= Kamilia Shehata =

Egyptian educator

Kamilia Shehata Zakher (كاميليا شحاته زاخر; born 22 July 1985) is a schoolteacher in Deir Mawas, Egypt, and wife of Tadros Samaan, the Coptic Priest of Saint Mark's Church in Mowas Cathedral in Minya. Her disappearance in July 2010 sparked protests and rumours of kidnapping and forced conversion to Islam. Her subsequent return to the Church inflamed sectarian tensions between Egypt's Muslim majority and the Christian minority.

==Background==
Shehata disappeared from her home in Deir Mawas on 18 July 2010 following a family dispute, according to a police report.

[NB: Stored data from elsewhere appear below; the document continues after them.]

### config.mk
export PLATFORM = sky130hd
export DESIGN_NAME = qte_isqrt
export DESIGN_NICKNAME = d
export VERILOG_FILES = /design/src/qte_pkg.sv /design/src/qte_isqrt.sv
export SDC_FILE = /design/constraint.sdc
export NUM_CORES = 2
export LEC_CHECK = 0
export BUFFER_PORTS_ARGS = -buffer_cell sky130_fd_sc_hd__buf_2
export CAP_MARGIN = 5
export CORE_ASPECT_RATIO = 1.4
export CORE_MARGIN = 2
export CORE_UTILIZATION = 64
export DETAILED_ROUTE_END_ITERATION = 16
export PLACE_DENSITY = 0.8
export SLEW_MARGIN = 25
export SYNTH_ARGS = -nofsm -noshare
export SYNTH_HDL_FRONTEND = slang
export SYNTH_SLANG_ARGS = --single-unit
export TNS_END_PERCENT = 30
### constraint.sdc
create_clock -name clk -period 5.9 [get_ports clk]
set_input_delay 0.885 -clock clk [delete_from_list [all_inputs] [get_ports clk]]
set_output_delay 0.885 -clock clk [all_outputs]
set_load 0.05 [all_outputs]
### src/qte_pkg.sv
// ----------------------------------------------------------------------------
// qte_pkg
// Shared widths and the CORDIC arctangent table for the quaternion to
// ZYX Euler angle converter.
// ----------------------------------------------------------------------------
package qte_pkg;

    // CORDIC datapath width: Q28 operands of up to 34 bits plus gain headroom
    localparam int CORDIC_W = 38;
    // operand widths after the sums of products
    localparam int SUM_W    = 34;
    // pitch argument saturated to +/- 2^28
    localparam int SARG_W   = 30;
    localparam int SMAG_W   = 29;
    // square root: radicand up to 2^56, root up to 2^28
    localparam int RAD_W    = 57;
    localparam int ROOT_W   = 29;
    localparam int ANGLE_W  = 16;
    localparam int ACC_W    = 32;
    localparam int TAB_LEN  = 24;

    localparam logic signed [SUM_W-1:0] Q28_ONE   = SUM_W'(64'sd1 <<< 28);
    localparam logic signed [ANGLE_W-1:0] PITCH_MAX = 16'sd16384;
    localparam logic signed [ANGLE_W-1:0] PITCH_MIN = -16'sd16384;

    typedef logic signed [ANGLE_W-1:0] angle_t;

    // round(atan(2^-i) * 2^31 / pi)
    function automatic logic [ACC_W-1:0] atan_entry(input int idx);
        logic [ACC_W-1:0] v;
        begin
            case (idx)
                0:       v = 32'h20000000;
                1:       v = 32'h12E4051E;
                2:       v = 32'h09FB385B;
                3:       v = 32'h051111D4;
                4:       v = 32'h028B0D43;
                5:       v = 32'h0145D7E1;
                6:       v = 32'h00A2F61E;
                7:       v = 32'h00517C55;
                8:       v = 32'h0028BE53;
                9:       v = 32'h00145F2F;
                10:      v = 32'h000A2F98;
                11:      v = 32'h000517CC;
                12:      v = 32'h00028BE6;
                13:      v = 32'h000145F3;
                14:      v = 32'h0000A2F9;
                15:      v = 32'h0000517C;
                16:      v = 32'h000028BE;
                17:      v = 32'h0000145F;
                18:      v = 32'h00000A2F;
                19:      v = 32'h00000517;
                20:      v = 32'h0000028B;
                21:      v = 32'h00000145;
                22:      v = 32'h000000A2;
                23:      v = 32'h00000051;
                default: v = 32'h00000000;
            endcase
            return v;
        end
    endfunction

endpackage

### src/qte_isqrt.sv
// ----------------------------------------------------------------------------
// qte_isqrt
// Pipelined floor square root, one root bit per stage.
// ----------------------------------------------------------------------------
module qte_isqrt (
    input  logic                          clk,
    input  logic                          en,
    input  logic [qte_pkg::RAD_W-1:0]     radicand,
    output logic [qte_pkg::ROOT_W-1:0]    root
);
    import qte_pkg::*;

    logic [RAD_W-1:0]  rem_reg  [0:ROOT_W-1];
    logic [ROOT_W-1:0] root_reg [0:ROOT_W-1];

    genvar k;
    generate
        for (k = 0; k < ROOT_W; k++)
        begin : g_bit
            localparam int B = ROOT_W - 1 - k;
            logic [RAD_W-1:0]  rem_cur;
            logic [ROOT_W-1:0] root_cur;
            logic [RAD_W:0]    d;

            if (k == 0)
            begin : g_first
                assign rem_cur  = radicand;
                assign root_cur = '0;
            end
            else
            begin : g_rest
                assign rem_cur  = rem_reg[k-1];
                assign root_cur = root_reg[k-1];
            end

            // (root + 2^B)^2 - root^2
            assign d = ((RAD_W+1)'(root_cur) << (B + 1)) + ((RAD_W+1)'(1) << (2 * B));

            always_ff @(posedge clk)
            begin
                if (en)
                begin
                    if ({1'b0, rem_cur} >= d)
                    begin
                        rem_reg[k]  <= RAD_W'({1'b0, rem_cur} - d);
                        root_reg[k] <= root_cur | (ROOT_W'(1) << B);
                    end
                    else
                    begin
                        rem_reg[k]  <= rem_cur;
                        root_reg[k] <= root_cur;
                    end
                end
            end
        end
    endgenerate

    assign root = root_reg[ROOT_W-1];

endmodule

==> results.cfg <==
[clock_network]
cts_tree = yes
hold_buffers = 0
cts_root_buffer = clkbuf_16
cts.clk_slew.worst_paths_ps = 70
clk_path_buf_depth = 3
cts-resized-gates = 0
htreeDepth = 4
worstSkewPairLatency_ps = 900
clock-sinks = 2031
post_cts_buffers = 0
cts-buffers-inserted = 187

[setup_path]
critPathLaunchType = register
worstPathMaxFanout = 9
required_ps = 6510
worst-setup-path-type = reg2reg
end_kind = register
crit_arrival_ps = 5410

[logic_synthesis]
synth_fa_ha_area_share_pct = 5.85
synthCells = 8041
syn_nets = 8561
synth.area.mux_share_pct = 0.576
synthArstFlopShare_pct = 0
synth_warnings = 0
synth_area_per_cell_um2 = 12.3
syn-cell-area_um2 = 98800
synth.distinct_cells = 87
synthXorXnorAreaFrac_pct = 6.26
ys_seq_area_share_pct = 61.7
synth-compound-area-share_pct = 9.53
synth_edf_count = 2031
yosys.area_share.simple_pct = 13.1
synth_seq_cells = 2031
synth_ff_type = edfxtp_1
synth_top_family_by_area = simple AND/OR/NAND/NOR gates

[grt]
grt_usage_pct = 37.5
grt_start_max_net_pins = 204
antenna_found_initial = 17
overflow = 0
grt_pass1_vias = 69400
grt_pass1_wl_um = 427000

[power_and_ir_drop]
p_leak_nw = 40.6
total_power_mw = 42.3
irDropWorstVdd_v = 0.000563
power_density_nw_per_um2 = 390

[placed_design]
portBuffers = 87
hpwl_um = 218000
gp_congestion = 1.10

[timing]
tightest_slew_ps = 1260
fin_crit_sh_pct = 81.5
skew_ps = 79.2
finalHoldViolCount = 0
rsz0062_at_grt = false
slew_headroom_pct = 15.3
drv_slew = 0
period_needed_ps = 4810
setup_tns_ps = 0
setup_violations = 0
max_freq_ghz = 0.208

[routing]
wl_per_cell_um = 28.1
detail_route.first_pass.iterations = 12
wirelength_um = 293000
route.detailed.drc = 0
postRouteAntennaNets = 0
viasPerCell = 6.46
routed-via-count = 67400
drt_iter0_markers = 5704

[floorplanning]
num_rows = 170
dieArea_um2 = 158000
die_h_um = 469
ios = 88
die_width_um = 336
start_util_pct = 64.4
core_area_um2 = 153000

[worst_hold_path]
hp-class = in2reg

[final_layout]
largest_register_ffs = 1596
fin_util_pct = 70.7
drive_gt1_share_pct = 7.19
syn_to_final_growth_pct = 9.70
fin_nets = 8723

[run]
maxCapViolations = 0

[status]
status = finished clean
## area by class of cell
type	count	area, um^2
timing repair buffer	181	1230
sequential	2031	61000
antenna	9	22.5
clock buffer	215	4780
clock inverter	129	1630
inverter	564	2120
tap	2064	2580
fill	10100	45000
multi-input combinational	5238	35000
## power by group
part	switching [mW]	internal, mW	leakage (nW)	total (mW)
Clock	5.71	6.98	3.08	12.7
Sequential	1.67	18.3	19.5	20.0
Combinational	6.06	3.57	18.0	9.62
## cell families (layout without fill, tap and decap cells)
family / Yosys count / count (layout)
buffers and inverters: 772 / 1089
DFF: 2031 / 2031
muxes: 50 / 50
xor gates and xnor gates: 706 / 706
other: 0 / 9
and+or+nand+nor: 2497 / 2497
adders and majority gates: 461 / 461
AOI/OAI and AO/OA: 1524 / 1524
## cells in the mapped netlist (10+ instances only)
| cell type | number | area [um^2] |
|---|---|---|
| or2_2 | 35 | 219 |
| inv_1 | 564 | 2120 |
| nor3b_1 | 14 | 105 |
| a311oi_1 | 10 | 87.6 |
| or3_1 | 81 | 507 |
| xor2_1 | 334 | 2930 |
| nand3_1 | 167 | 836 |
| nor2b_1 | 63 | 394 |
| nand4b_1 | 34 | 298 |
| a21boi_0 | 29 | 218 |
| and4b_1 | 12 | 120 |
| nand2_1 | 639 | 2400 |
| nor3_1 | 225 | 1130 |
| and2_1 | 24 | 150 |
| buf_2 | 11 | 55.1 |
| clkbuf_1 | 184 | 691 |
| o21ai_0 | 457 | 2290 |
| a41oi_1 | 10 | 87.6 |
| nor2_1 | 469 | 1760 |
| or4_1 | 47 | 353 |
| nand3b_1 | 29 | 218 |
| nor4b_1 | 53 | 464 |
| a21o_1 | 195 | 1460 |
| a31oi_1 | 45 | 282 |
| xnor2_1 | 372 | 3260 |
| nand2b_1 | 85 | 532 |
| mux2_2 | 39 | 439 |
| and4_1 | 17 | 149 |
| o211ai_1 | 45 | 338 |
| o31a_1 | 11 | 96.3 |
| nor4bb_1 | 12 | 120 |
| a21oi_1 | 429 | 2150 |
| a211oi_1 | 39 | 293 |
| a2111oi_0 | 12 | 105 |
| o31ai_1 | 25 | 188 |
| ha_1 | 460 | 5760 |
| o21bai_1 | 37 | 278 |
| o21a_1 | 70 | 526 |
| nand4_1 | 140 | 876 |
| edfxtp_1 | 2031 | 61000 |
| nor4_1 | 275 | 1720 |
| and3_1 | 47 | 294 |
## layout by cell type, fill, tap and decap left out, types with 53 or more instances in the layout
master	n
a21oi_1	428
buf_2	86
nor3_1	223
nor2_1	467
nand2_1	639
clkbuf_16	187
a21o_1	195
o21a_1	70
xor2_1	334
nand4_1	140
nand3_1	167
o21ai_0	456
inv_1	564
or3_1	81
nor2b_1	63
buf_4	87
nor4b_1	53
xnor2_1	372
edfxtp_1	2031
nor4_1	264
nand2b_1	85
ha_1	460
## through the flow
step	instances	area, um^2	hold WS, ps	setup slack, ps
floorplan	8041	98800	417	1160
global placement	10100	102000	424	1290
detailed placement	10100	102000	426	1290
CTS	10400	108000	104	1240
global route	10400	108000	131	979
finish	10400	108000	143	1090
## final timing paths
path / slack, ps / depth (start not counted) / endpoint / startpoint
max reg2reg: 1090 / 9 / rem_reg[1][215] / rem_reg[1][134]
max: 1090 / 9 / rem_reg[1][215] / rem_reg[1][134]
min: 140 / 1 / rem_reg[0][33] / radicand[33]
min reg2reg: 390 / 0 / root_reg[1][246] / root_reg[1][217]
## critical path, cell delays in order (launching register included)
cell and delay (ps):
edfxtp_1 400, ha_1 720, nor4bb_1 960, nand4_1 210
nor2_2 750, a21oi_1 260, o211ai_1 200, o211ai_1 430
nor4bb_1 500, xor2_1 110
## routing by layer
layer  vias to the layer above  track usage (%)  routed length, um
met1                     32400             29.3              78600
met4                        10             40.4              37600
met3                      1366             6.09              14700
met2                      3248             72.7             162000
li1                      30400                -                  -
met5                         -                0                 59
Power figures use the tool's default switching activity.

According to some reports the dispute was over her desire to convert to Islam. Rumours of her forced conversion to Islam began circulating among Egypt's Copts after Shehata's husband and family initially claimed she had been kidnapped, a claim discounted by police. Ensuing Coptic protests in Cairo and in her home province of Minya demanded her return.

==Controversy==
Shehata was discovered on July 23 at the home of a friend in Cairo. She denied being kidnapped and Church officials confirmed she had left her home of her own free will. Differing accounts claim that after she was located, police either returned Shehata to her family or turned her over to the custody of the Church. Shehata herself has made no public statement with the exception of a video whose authenticity is disputed. Her whereabouts are unknown and the Church claims she is under its protection, saying she was "transferred from her family's home in Ain Shams in Cairo to a church guest house to keep her away from the tension."

Shehata's return was met with rival protests by Egyptian Muslims who believed Shehata had converted to Islam but had been forcibly returned to the Church. Images of a niqāb-clad Shehata have been widely displayed in protests and on internet sites devoted to her supposed abduction and detention, although the authenticity of the images has been questioned. The Egyptian daily Al-masry Al-youm described them as "photo-shopped".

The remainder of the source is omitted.